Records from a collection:
::::::::::
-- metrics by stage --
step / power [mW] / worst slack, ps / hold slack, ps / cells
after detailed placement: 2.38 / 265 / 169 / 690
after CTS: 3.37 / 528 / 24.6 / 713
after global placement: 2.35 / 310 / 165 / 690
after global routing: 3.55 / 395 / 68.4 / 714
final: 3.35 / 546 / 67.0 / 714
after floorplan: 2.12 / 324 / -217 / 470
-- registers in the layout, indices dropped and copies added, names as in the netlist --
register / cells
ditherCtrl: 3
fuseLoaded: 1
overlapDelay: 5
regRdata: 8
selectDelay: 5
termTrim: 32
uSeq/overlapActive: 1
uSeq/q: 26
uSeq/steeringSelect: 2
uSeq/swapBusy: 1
::::::::::
▸ **WHAT NEEDS TO BE DONE**: Please repeat the lines above exactly, beginning with the line that contains "register / cells" and ending with the final one.

▸ **REPLY TO THE EXERCISE**:
register / cells
ditherCtrl: 3
fuseLoaded: 1
overlapDelay: 5
regRdata: 8
selectDelay: 5
termTrim: 32
uSeq/overlapActive: 1
uSeq/q: 26
uSeq/steeringSelect: 2
uSeq/swapBusy: 1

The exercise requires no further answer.